$ cat src/sv/msqe_seq.sv
module msqe_seq (
  input  logic                             clk,
  input  logic                             rst,
  input  logic                             start,
  input  msqe_pkg::cmd_t                   cmd_in,
  input  logic [msqe_pkg::VALUE_WIDTH-1:0] val_rdata,
  input  logic [msqe_pkg::PTR_W-1:0]       link_rdata,
  output msqe_pkg::mem_req_t               mem_req,
  output logic                             busy,
  output logic                             done,
  output msqe_pkg::res_t                   res
);

  localparam logic [2:0] S_IDLE      = 3'd0;
  localparam logic [2:0] S_DECODE    = 3'd1;
  localparam logic [2:0] S_PUSH_WAIT = 3'd2;
  localparam logic [2:0] S_PUSH_WR   = 3'd3;
  localparam logic [2:0] S_PUSH_LINK = 3'd4;
  localparam logic [2:0] S_POP_WAIT  = 3'd5;

  logic [2:0]                       state;
  logic [2:0]                       state_next;
  msqe_pkg::cmd_t                   cmd;
  logic [msqe_pkg::PTR_W-1:0]       node;
  logic [msqe_pkg::CNT_W-1:0]       fresh_ptr;
  logic [msqe_pkg::PTR_W-1:0]       free_head;
  logic [msqe_pkg::CNT_W-1:0]       free_count;

  logic                             list_exists   [msqe_pkg::NUM_LISTS];
  logic                             list_is_queue [msqe_pkg::NUM_LISTS];
  logic [msqe_pkg::PTR_W-1:0]       head_ptr      [msqe_pkg::NUM_LISTS];
  logic [msqe_pkg::PTR_W-1:0]       tail_ptr      [msqe_pkg::NUM_LISTS];
  logic [msqe_pkg::CNT_W-1:0]       entry_count   [msqe_pkg::NUM_LISTS];

  logic [msqe_pkg::LIST_IDX_W-1:0]  id;
  logic                             id_ok;
  logic                             cnt_zero;

  assign id       = cmd.list_id[msqe_pkg::LIST_IDX_W-1:0];
  assign id_ok    = int'(cmd.list_id) < msqe_pkg::NUM_LISTS;
  assign cnt_zero = (entry_count[id] == '0);
  assign busy     = (state != S_IDLE);

  always_comb begin
    state_next          = state;
    done                = 1'b0;
    res                 = '0;
    mem_req             = '0;
    mem_req.waddr       = node;
    mem_req.val_wdata   = cmd.value[msqe_pkg::VALUE_WIDTH-1:0];
    // Push reads the link of the free-list head; pop reads the list head.
    mem_req.raddr       = (cmd.mode == msqe_pkg::MODE_POP) ? head_ptr[id] : free_head;
    case (state)
      S_IDLE: begin
        if (start) begin
          state_next = S_DECODE;
        end
      end
      S_DECODE: begin
        done       = 1'b1;
        state_next = S_IDLE;
        res.status = msqe_pkg::ST_OK;
        if (cmd.mode == msqe_pkg::MODE_NONE) begin
          res.status = msqe_pkg::ST_OK;
        end else if (!id_ok) begin
          res.status = msqe_pkg::ST_MISSING;
        end else if (cmd.mode == msqe_pkg::MODE_CREATE) begin
          if (list_exists[id]) begin
            res.status = msqe_pkg::ST_EXISTS;
          end
        end else if (!list_exists[id]) begin
          res.status = msqe_pkg::ST_MISSING;
        end else if (cmd.mode == msqe_pkg::MODE_PUSH) begin
          if (free_count != '0) begin
            done       = 1'b0;
            state_next = S_PUSH_WAIT;
          end else if (fresh_ptr != msqe_pkg::CNT_W'(msqe_pkg::POOL_DEPTH)) begin
            done       = 1'b0;
            state_next = S_PUSH_WR;
          end else begin
            res.status = msqe_pkg::ST_FULL;
          end
        end else begin
          if (cnt_zero) begin
            res.status = msqe_pkg::ST_EMPTY;
          end else begin
            done       = 1'b0;
            state_next = S_POP_WAIT;
          end
        end
      end
      S_PUSH_WAIT: begin
        state_next = S_PUSH_WR;
      end
      S_PUSH_WR: begin
        mem_req.val_we     = 1'b1;
        mem_req.link_we    = 1'b1;
        mem_req.link_wdata = (cnt_zero || list_is_queue[id]) ? '0 : head_ptr[id];
        if (list_is_queue[id] && !cnt_zero) begin
          state_next = S_PUSH_LINK;
        end else begin
          done       = 1'b1;
          res.status = msqe_pkg::ST_OK;
          state_next = S_IDLE;
        end
      end
      S_PUSH_LINK: begin
        mem_req.link_we    = 1'b1;
        mem_req.waddr      = tail_ptr[id];
        mem_req.link_wdata = node;
        done               = 1'b1;
        res.status         = msqe_pkg::ST_OK;
        state_next         = S_IDLE;
      end
      S_POP_WAIT: begin
        mem_req.link_we    = 1'b1;
        mem_req.waddr      = head_ptr[id];
        mem_req.link_wdata = free_head;
        done               = 1'b1;
        res.status         = msqe_pkg::ST_OK;
        res.popped_value   = 32'(val_rdata);
        res.value_valid    = 1'b1;
        state_next         = S_IDLE;
      end
      default: begin
        state_next = S_IDLE;
      end
    endcase
  end

  // Command latch, node pointer and per-list pointers (no reset needed).
  always_ff @(posedge clk) begin
    if (state == S_IDLE && start) begin
      cmd <= cmd_in;
    end
    case (state)
      S_DECODE: begin
        node <= fresh_ptr[msqe_pkg::PTR_W-1:0];
      end
      S_PUSH_WAIT: begin
        node <= free_head;
      end
      S_PUSH_WR: begin
        if (cnt_zero) begin
          head_ptr[id] <= node;
          tail_ptr[id] <= node;
        end else if (!list_is_queue[id]) begin
          head_ptr[id] <= node;
        end
      end
      S_PUSH_LINK: begin
        tail_ptr[id] <= node;
      end
      S_POP_WAIT: begin
        if (entry_count[id] > msqe_pkg::CNT_W'(1)) begin
          head_ptr[id] <= link_rdata;
        end
      end
      default: begin
      end
    endcase
  end

  // Control state: sequencer, list flags, counts and free-list bookkeeping.
  always_ff @(posedge clk) begin
    if (rst) begin
      state      <= S_IDLE;
      fresh_ptr  <= '0;
      free_head  <= '0;
      free_count <= '0;
      for (int i = 0; i < msqe_pkg::NUM_LISTS; i++) begin
        list_exists[i]   <= 1'b0;
        list_is_queue[i] <= 1'b0;
        entry_count[i]   <= '0;
      end
    end else begin
      state <= state_next;
      case (state)
        S_DECODE: begin
          if (id_ok && cmd.mode == msqe_pkg::MODE_CREATE && !list_exists[id]) begin
            list_exists[id]   <= 1'b1;
            list_is_queue[id] <= cmd.kind;
            entry_count[id]   <= '0;
          end
          if (state_next == S_PUSH_WR) begin
            fresh_ptr <= fresh_ptr + 1'b1;
          end
        end
        S_PUSH_WAIT: begin
          free_head  <= link_rdata;
          free_count <= free_count - 1'b1;
        end
        S_PUSH_WR: begin
          entry_count[id] <= entry_count[id] + 1'b1;
        end
        S_POP_WAIT: begin
          entry_count[id] <= entry_count[id] - 1'b1;
          free_head       <= head_ptr[id];
          free_count      <= free_count + 1'b1;
        end
        default: begin
        end
      endcase
    end
  end

endmodule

Task:
Lines in the records above that carry the word "output" are to be located and copied.

Written response:
  output msqe_pkg::mem_req_t               mem_req,
  output logic                             busy,
  output logic                             done,
  output msqe_pkg::res_t                   res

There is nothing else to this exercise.